# Kubeadm to RKE2: Transformed My K8s Homelab Into Production‑Grade Infra

## INTRODUCTION:

### *The Evolution of an Empire*

Most homelabs start as experiments — a single node, a few containers, and a steep learning curve. Mine stopped being a project the moment it evolved into a 21‑node, multi‑datacenter powerhouse. With control‑plane nodes stretched across physical zones and specialised worker pools for high‑IOPS databases, GPU‑accelerated AI workloads, and latency‑sensitive apps, the stakes changed. I wasn’t just “running services” anymore; I was operating real infrastructure.

That was the turning point.

For years, kubeadm was my gateway into Kubernetes. It taught me the fundamentals, the internals, and the discipline. But at 21 nodes across three physical zones, the learning phase ended — and the limitations began.

High availability felt like fragile choreography.  
Upgrades demanded a mix of surgical precision and sheer luck.  
Security hardening meant manually chasing CIS Benchmark alignment across dozens of nodes.  
Automation became a battle against the tool instead of a path to progress.

I didn’t want a cluster I had to babysit.  
I wanted one that was **deterministic, repeatable, and rebuildable** — a platform that behaved like production, not a handcrafted science project.

### *The “Boring” Power of RKE2*

**RKE2** — Rancher’s next‑generation Kubernetes distribution, often known as “**RKE Government.**” It blends the simplicity of **K3s** with the enterprise‑grade security of RKE1. Unlike kubeadm, which hands you a toolbox and expects you to assemble the cluster yourself, RKE2 is a **secure‑by‑default engine**. It replaces Docker with containerd, launches control‑plane components as static pods, and enforces hardened defaults from the moment the node boots.
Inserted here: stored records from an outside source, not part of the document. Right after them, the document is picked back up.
### config.mk
export PLATFORM = sky130hd
export DESIGN_NAME = crc_checked_packet_receiver_core
export DESIGN_NICKNAME = d
export VERILOG_FILES = /design/src/sv/crcpr_pkg.sv /design/src/sv/crc_checked_packet_receiver_core.sv /design/src/sv/crcpr_crc.sv /design/src/sv/crcpr_store.sv
export SDC_FILE = /design/constraint.sdc
export NUM_CORES = 2
export LEC_CHECK = 0
export BUFFER_PORTS_ARGS = -buffer_cell sky130_fd_sc_hd__buf_2
export CAP_MARGIN = 10
export CORE_MARGIN = 10
export CORE_UTILIZATION = 45
export CTS_CLUSTER_DIAMETER = 50
export DETAILED_ROUTE_END_ITERATION = 16
export GPL_ROUTABILITY_DRIVEN = 0
export GPL_TIMING_DRIVEN = 0
export SLEW_MARGIN = 20
export SYNTH_ARGS = -nofsm -noshare
export SYNTH_HDL_FRONTEND = slang
export SYNTH_SLANG_ARGS = --single-unit
### constraint.sdc
create_clock -name i_clk -period 4.3 [get_ports i_clk]
set_input_delay 0.86 -clock i_clk [delete_from_list [all_inputs] [get_ports i_clk]]
set_output_delay 0.86 -clock i_clk [all_outputs]
set_load 0.01 [all_outputs]
### src/sv/crcpr_pkg.sv
// Shared types and constants of the CRC-checked packet receiver.
`default_nettype none

package crcpr_pkg;

    localparam logic [7:0] CRC_POLY  = 8'h2F;
    localparam logic [3:0] CRC_STEPS = 4'd8;
    localparam logic [7:0] FILL_BYTE = 8'hFF;

    localparam logic KIND_LINK = 1'b0;
    localparam logic KIND_READ = 1'b1;
    localparam logic DEST_LINK = 1'b0;
    localparam logic DEST_HOST = 1'b1;

    typedef enum logic [2:0] {
        REG_ACK_CODE   = 3'd0,
        REG_RETX_CODE  = 3'd1,
        REG_ACK_CRC    = 3'd2,
        REG_RETX_CRC   = 3'd3,
        REG_CRC_INIT   = 3'd4,
        REG_CRC_XOROUT = 3'd5
    } t_reg;

    typedef struct packed {
        logic       load;
        logic [7:0] seed;
    } t_crc_ctl;

endpackage

`default_nettype wire

### src/sv/crc_checked_packet_receiver_core.sv
// Top level of the CRC-checked packet receiver with acknowledge and retransmit.
//
//  Channel   Direction  Handshake                  Payload
//  input     in         i_valid / o_stall          i_kind, i_rx_byte
//  result    out        o_valid / i_stall          o_out_byte, o_dest, o_last,
//                                                  o_empty_res, o_available
//  config    in         i_cfg_valid / o_cfg_ready  i_cfg_index, i_cfg_data
//
// A link length or data byte stalls the input until the CRC unit has shifted it in
// at one bit per cycle. The CRC byte of a packet other than a good acknowledge is
// answered by DATA_BYTES+2 reply bytes at one byte per cycle while the result side
// does not stall. A host read fetches each byte through the registered read port of
// the ring memory; an empty read gives one result. Reset is synchronous; no clearing
// pass is needed. A stall on the result side holds the emission sequence in place.
`default_nettype none

module crc_checked_packet_receiver_core #(
    parameter int DATA_BYTES = 16,
    parameter int SLOTS      = 8
) (
    input  wire        i_clk,
    input  wire        i_rst_n,
    input  wire        i_valid,
    output logic       o_stall,
    input  wire        i_kind,
    input  wire [7:0]  i_rx_byte,
    output logic       o_valid,
    input  wire        i_stall,
    output logic [7:0] o_out_byte,
    output logic       o_dest,
    output logic       o_last,
    output logic       o_empty_res,
    output logic       o_available,
    input  wire        i_cfg_valid,
    output logic       o_cfg_ready,
    input  wire [2:0]  i_cfg_index,
    input  wire [7:0]  i_cfg_data
);

    localparam int PKT_LEN = DATA_BYTES + 2;
    localparam int DEPTH   = SLOTS * PKT_LEN;
    localparam int AW      = $clog2(DEPTH);
    localparam int SW      = $clog2(SLOTS);
    localparam int KW      = $clog2(PKT_LEN);
    localparam int DCW     = $clog2(DATA_BYTES + 1);

    localparam logic [KW-1:0]  K_LAST    = KW'(PKT_LEN - 1);
    localparam logic [DCW-1:0] DC_LAST   = DCW'(DATA_BYTES - 1);
    localparam logic [SW-1:0]  SLOT_LAST = SW'(SLOTS - 1);
    localparam logic [AW-1:0]  BASE_LAST = AW'((SLOTS - 1) * PKT_LEN);
    localparam logic [AW-1:0]  BASE_STEP = AW'(PKT_LEN);

    typedef enum logic [5:0] {
        S_IDLE   = 6'b000001,
        S_CRC    = 6'b000010,
        S_SEND   = 6'b000100,
        S_EMPTY  = 6'b001000,
        S_HFETCH = 6'b010000,
        S_HLOAD  = 6'b100000
    } t_state;

    typedef enum logic [2:0] {
        PH_LEN  = 3'b001,
        PH_DATA = 3'b010,
        PH_CRC  = 3'b100
    } t_phase;

    typedef enum logic [1:0] {
        W_ZERO = 2'd0,
        W_ACK  = 2'd1,
        W_RETX = 2'd2
    } t_which;

    t_state         r_state, n_state;
    t_phase         r_phase, n_phase;
    logic [DCW-1:0] r_dc, n_dc;
    logic [7:0]     r_rx_len, n_rx_len;
    logic [7:0]     r_rx_first, n_rx_first;
    logic           r_rest_ff, n_rest_ff;
    logic [SW-1:0]  r_wslot, n_wslot;
    logic [SW-1:0]  r_rslot, n_rslot;
    logic [AW-1:0]  r_wbase, n_wbase;
    logic [AW-1:0]  r_rbase, n_rbase;
    logic [AW-1:0]  r_rd_addr, n_rd_addr;
    logic [KW-1:0]  r_k, n_k;
    t_which         r_which, n_which;
    t_which         r_last_sent, n_last_sent;

    logic           r_ovalid, n_ovalid;
    logic [7:0]     r_obyte, n_obyte;
    logic           r_odest, n_odest;
    logic           r_olast, n_olast;
    logic           r_oempty, n_oempty;
    logic           r_oavail, n_oavail;

    logic [7:0]     r_ack_code, n_ack_code;
    logic [7:0]     r_retx_code, n_retx_code;
    logic [7:0]     r_ack_crc, n_ack_crc;
    logic [7:0]     r_retx_crc, n_retx_crc;
    logic [7:0]     r_crc_init, n_crc_init;
    logic [7:0]     r_crc_xorout, n_crc_xorout;

    crcpr_pkg::t_crc_ctl crc_ctl;
    logic [7:0]     crc_val;
    logic           crc_busy;

    logic           in_acc;
    logic           out_free;
    logic           avail;
    logic           ctl_shape;
    logic [KW-1:0]  wr_off;
    logic [AW-1:0]  wr_addr;
    logic           wr_en;
    logic [7:0]     rd_data;
    logic [7:0]     send_byte;
    logic [7:0]     send_code;
    logic [7:0]     send_crc;

    crcpr_crc u_crc (
        .i_clk   (i_clk),
        .i_rst_n (i_rst_n),
        .i_ctl   (crc_ctl),
        .o_crc   (crc_val),
        .o_busy  (crc_busy)
    );

    crcpr_store #(
        .DEPTH (DEPTH),
        .AW    (AW)
    ) u_store (
        .i_clk   (i_clk),
        .i_we    (wr_en),
        .i_waddr (wr_addr),
        .i_wdata (i_rx_byte),
        .i_raddr (r_rd_addr),
        .o_rdata (rd_data)
    );

    assign o_stall     = (r_state != S_IDLE);
    assign in_acc      = i_valid && (r_state == S_IDLE);
    assign out_free    = !r_ovalid || !i_stall;
    assign avail       = (r_rslot != r_wslot);
    assign o_cfg_ready = 1'b1;

    always_comb begin
        case (r_phase)
            PH_LEN:  wr_off = '0;
            PH_DATA: wr_off = KW'(r_dc) + KW'(1);
            PH_CRC:  wr_off = K_LAST;
            default: wr_off = '0;
        endcase
    end

    assign wr_addr = r_wbase + AW'(wr_off);
    assign wr_en   = in_acc && (i_kind == crcpr_pkg::KIND_LINK);

    assign crc_ctl.load = in_acc && (i_kind == crcpr_pkg::KIND_LINK) && (r_phase != PH_CRC);
    assign crc_ctl.seed = ((r_phase == PH_LEN) ? r_crc_init : crc_val) ^ i_rx_byte;

    assign ctl_shape = (r_rx_len == 8'd1) && r_rest_ff;

    assign send_code = (r_which == W_ACK) ? r_ack_code : r_retx_code;
    assign send_crc  = (r_which == W_ACK) ? r_ack_crc : r_retx_crc;

    always_comb begin
        if (r_which == W_ZERO) begin
            send_byte = 8'd0;
        end else if (r_k == '0) begin
            send_byte = 8'd1;
        end else if (r_k == KW'(1)) begin
            send_byte = send_code;
        end else if (r_k == K_LAST) begin
            send_byte = send_crc;
        end else begin
            send_byte = crcpr_pkg::FILL_BYTE;
        end
    end

    always_comb begin
        n_ack_code   = r_ack_code;
        n_retx_code  = r_retx_code;
        n_ack_crc    = r_ack_crc;
        n_retx_crc   = r_retx_crc;
        n_crc_init   = r_crc_init;
        n_crc_xorout = r_crc_xorout;
        if (i_cfg_valid) begin
            case (i_cfg_index)
                crcpr_pkg::REG_ACK_CODE:   n_ack_code   = i_cfg_data;
                crcpr_pkg::REG_RETX_CODE:  n_retx_code  = i_cfg_data;
                crcpr_pkg::REG_ACK_CRC:    n_ack_crc    = i_cfg_data;
                crcpr_pkg::REG_RETX_CRC:   n_retx_crc   = i_cfg_data;
                crcpr_pkg::REG_CRC_INIT:   n_crc_init   = i_cfg_data;
                crcpr_pkg::REG_CRC_XOROUT: n_crc_xorout = i_cfg_data;
                default: ;
            endcase
        end
    end

    always_comb begin
        n_state     = r_state;
        n_phase     = r_phase;
        n_dc        = r_dc;
        n_rx_len    = r_rx_len;
        n_rx_first  = r_rx_first;
        n_rest_ff   = r_rest_ff;
        n_wslot     = r_wslot;
        n_rslot     = r_rslot;
        n_wbase     = r_wbase;
        n_rbase     = r_rbase;
        n_rd_addr   = r_rd_addr;
        n_k         = r_k;
        n_which     = r_which;
        n_last_sent = r_last_sent;
        n_ovalid    = r_ovalid && i_stall;
        n_obyte     = r_obyte;
        n_odest     = r_odest;
        n_olast     = r_olast;
        n_oempty    = r_oempty;
        n_oavail    = r_oavail;

        case (r_state)
            S_IDLE: begin
                if (in_acc) begin
                    if (i_kind == crcpr_pkg::KIND_READ) begin
                        if (!avail) begin
                            n_state = S_EMPTY;
                        end else begin
                            n_rd_addr = r_rbase;
                            n_rbase   = (r_rbase == BASE_LAST) ? '0 : r_rbase + BASE_STEP;
                            n_rslot   = (r_rslot == SLOT_LAST) ? '0 : r_rslot + SW'(1);
                            n_k       = '0;
                            n_state   = S_HFETCH;
                        end
                    end else begin
                        case (r_phase)
                            PH_LEN: begin
                                n_rx_len  = i_rx_byte;
                                n_dc      = '0;
                                n_rest_ff = 1'b1;
                                n_phase   = PH_DATA;
                                n_state   = S_CRC;
                            end
                            PH_DATA: begin
                                if (r_dc == '0) begin
                                    n_rx_first = i_rx_byte;
                                end else if (i_rx_byte != crcpr_pkg::FILL_BYTE) begin
                                    n_rest_ff = 1'b0;
                                end
                                if (r_dc == DC_LAST) begin
                                    n_dc    = '0;
                                    n_phase = PH_CRC;
                                end else begin
                                    n_dc = r_dc + DCW'(1);
                                end
                                n_state = S_CRC;
                            end
                            PH_CRC: begin
                                n_phase = PH_LEN;
                                n_k     = '0;
                                if ((crc_val ^ r_crc_xorout) != i_rx_byte) begin
                                    n_which     = W_RETX;
                                    n_last_sent = W_RETX;
                                    n_state     = S_SEND;
                                end else if (ctl_shape && (r_rx_first == r_retx_code)) begin
                                    n_which = r_last_sent;
                                    n_state = S_SEND;
                                end else if (ctl_shape && (r_rx_first == r_ack_code)) begin
                                    n_state = S_IDLE;
                                end else begin
                                    n_wslot     = (r_wslot == SLOT_LAST) ? '0 : r_wslot + SW'(1);
                                    n_wbase     = (r_wbase == BASE_LAST) ? '0
                                                                         : r_wbase + BASE_STEP;
                                    n_which     = W_ACK;
                                    n_last_sent = W_ACK;
                                    n_state     = S_SEND;
                                end
                            end
                            default: n_phase = PH_LEN;
                        endcase
                    end
                end
            end
            S_CRC: begin
                if (!crc_busy) begin
                    n_state = S_IDLE;
                end
            end
            S_SEND: begin
                if (out_free) begin
                    n_ovalid = 1'b1;
                    n_obyte  = send_byte;
                    n_odest  = crcpr_pkg::DEST_LINK;
                    n_olast  = (r_k == K_LAST);
                    n_oempty = 1'b0;
                    n_oavail = avail;
                    if (r_k == K_LAST) begin
                        n_k     = '0;
                        n_state = S_IDLE;
                    end else begin
                        n_k = r_k + KW'(1);
                    end
                end
            end
            S_EMPTY: begin
                if (out_free) begin
                    n_ovalid = 1'b1;
                    n_obyte  = 8'd0;
                    n_odest  = crcpr_pkg::DEST_HOST;
                    n_olast  = 1'b0;
                    n_oempty = 1'b1;
                    n_oavail = 1'b0;
                    n_state  = S_IDLE;
                end
            end
            S_HFETCH: begin
                n_state = S_HLOAD;
            end
            S_HLOAD: begin
                if (out_free) begin
                    n_ovalid = 1'b1;
                    n_obyte  = rd_data;
                    n_odest  = crcpr_pkg::DEST_HOST;
                    n_olast  = (r_k == K_LAST);
                    n_oempty = 1'b0;
                    n_oavail = avail;
                    if (r_k == K_LAST) begin
                        n_k     = '0;
                        n_state = S_IDLE;
                    end else begin
                        n_k       = r_k + KW'(1);
                        n_rd_addr = r_rd_addr + AW'(1);
                        n_state   = S_HFETCH;
                    end
                end
            end
            default: n_state = S_IDLE;
        endcase
    end

    always_ff @(posedge i_clk) begin
        if (!i_rst_n) begin
            r_state      <= S_IDLE;
            r_phase      <= PH_LEN;
            r_dc         <= '0;
            r_wslot      <= '0;
            r_rslot      <= '0;
            r_wbase      <= '0;
            r_rbase      <= '0;
            r_k          <= '0;
            r_last_sent  <= W_ZERO;
            r_ovalid     <= 1'b0;
            r_ack_code   <= 8'd21;
            r_retx_code  <= 8'd25;
            r_ack_crc    <= 8'hCC;
            r_retx_crc   <= 8'hFC;
            r_crc_init   <= 8'hFF;
            r_crc_xorout <= 8'hFF;
        end else begin
            r_state      <= n_state;
            r_phase      <= n_phase;
            r_dc         <= n_dc;
            r_wslot      <= n_wslot;
            r_rslot      <= n_rslot;
            r_wbase      <= n_wbase;
            r_rbase      <= n_rbase;
            r_k          <= n_k;
            r_last_sent  <= n_last_sent;
            r_ovalid     <= n_ovalid;
            r_ack_code   <= n_ack_code;
            r_retx_code  <= n_retx_code;
            r_ack_crc    <= n_ack_crc;
            r_retx_crc   <= n_retx_crc;
            r_crc_init   <= n_crc_init;
            r_crc_xorout <= n_crc_xorout;
        end
    end

    always_ff @(posedge i_clk) begin
        r_rx_len   <= n_rx_len;
        r_rx_first <= n_rx_first;
        r_rest_ff  <= n_rest_ff;
        r_rd_addr  <= n_rd_addr;
        r_which    <= n_which;
        r_obyte    <= n_obyte;
        r_odest    <= n_odest;
        r_olast    <= n_olast;
        r_oempty   <= n_oempty;
        r_oavail   <= n_oavail;
    end

    assign o_valid     = r_ovalid;
    assign o_out_byte  = r_obyte;
    assign o_dest      = r_odest;
    assign o_last      = r_olast;
    assign o_empty_res = r_oempty;
    assign o_available = r_oavail;

    // The CRC unit only runs while the controller waits on it.
    a_crc_owned: assert property (@(posedge i_clk) disable iff (!i_rst_n)
        crc_busy |-> (r_state == S_CRC))
        else $error("CRC unit busy outside its wait state");

    // Slot indexes and ring base addresses must move together.
    a_ring_sync: assert property (@(posedge i_clk) disable iff (!i_rst_n)
        ((r_wslot == r_rslot) == (r_wbase == r_rbase)))
        else $error("Ring slot index and base address disagree");

    // A packet's CRC byte always closes the frame.
    a_frame_close: assert property (@(posedge i_clk) disable iff (!i_rst_n)
        (in_acc && !i_kind && (r_phase == PH_CRC)) |=> (r_phase == PH_LEN))
        else $error("Frame did not return to the length byte");

    // Once idle, a pending result can only be the end of an emission.
    a_idle_tail: assert property (@(posedge i_clk) disable iff (!i_rst_n)
        ((r_state == S_IDLE) && r_ovalid) |-> (r_olast || r_oempty))
        else $error("Controller idle in the middle of a packet");

endmodule

`default_nettype wire

### src/sv/crcpr_crc.sv
// Bit-serial CRC-8 unit that shifts one message bit per cycle.
`default_nettype none

module crcpr_crc (
    input  wire                  i_clk,
    input  wire                  i_rst_n,
    input  crcpr_pkg::t_crc_ctl  i_ctl,
    output logic [7:0]           o_crc,
    output logic                 o_busy
);

    logic [7:0] r_sr;
    logic [7:0] n_sr;
    logic [3:0] r_cnt;
    logic [3:0] n_cnt;

    always_comb begin
        n_sr  = r_sr;
        n_cnt = r_cnt;
        if (i_ctl.load) begin
            n_sr  = i_ctl.seed;
            n_cnt = crcpr_pkg::CRC_STEPS;
        end else if (r_cnt != 4'd0) begin
            n_sr  = r_sr[7] ? ({r_sr[6:0], 1'b0} ^ crcpr_pkg::CRC_POLY)
                            : {r_sr[6:0], 1'b0};
            n_cnt = r_cnt - 4'd1;
        end
    end

    always_ff @(posedge i_clk) begin
        if (!i_rst_n) begin
            r_cnt <= 4'd0;
        end else begin
            r_cnt <= n_cnt;
        end
    end

    always_ff @(posedge i_clk) begin
        r_sr <= n_sr;
    end

    assign o_crc  = r_sr;
    assign o_busy = (r_cnt != 4'd0);

endmodule

`default_nettype wire

### src/sv/crcpr_store.sv
// Packet ring memory with one write port and one registered read port.
`default_nettype none

module crcpr_store #(
    parameter int DEPTH = 144,
    parameter int AW    = 8
) (
    input  wire          i_clk,
    input  wire          i_we,
    input  wire [AW-1:0] i_waddr,
    input  wire [7:0]    i_wdata,
    input  wire [AW-1:0] i_raddr,
    output logic [7:0]   o_rdata
);

    logic [7:0] r_mem [DEPTH];
    logic [7:0] r_rdata;

    always_ff @(posedge i_clk) begin
        if (i_we) begin
            r_mem[i_waddr] <= i_wdata;
        end
    end

    always_ff @(posedge i_clk) begin
        r_rdata <= r_mem[i_raddr];
    end

    assign o_rdata = r_rdata;

endmodule

`default_nettype wire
But the real reason I moved wasn’t the binary.  
It was the **operational excellence**.

RKE2 didn’t just simplify my cluster — it transformed it. My 21‑node migration proved what the documentation promises: RKE2 is built for environments where security, consistency, and automation matter.

It gave me:

*   **Security‑first architecture** — **CIS‑hardened by default** and **FIPS 140‑2** readiness out of the box.
    
*   **True HA without the headache** — native etcd quorum management that thrives across multi‑zone topologies.
    
*   **GitOps‑ready automation** — a single declarative config that makes Terraform and Ansible work *with* the cluster, not against it.
    

This wasn’t just a software upgrade.  
It was the moment my homelab crossed the line from a weekend project into a **self‑healing, production‑grade, automated empire**.

![](https://cdn.hashnode.com/uploads/covers/67014345dbb510bc35d60f47/4dbb0747-2b42-49e4-80e8-8aa30b52a65e.png align="center")

## **The Blueprint — Architecture at Scale**

### ***The 3‑Zone Topology - Why Three Datacenters***

Distributed systems love odd numbers, and **etcd** is the perfect example.  
**Quorum** is everything — and three nodes is the sweet spot.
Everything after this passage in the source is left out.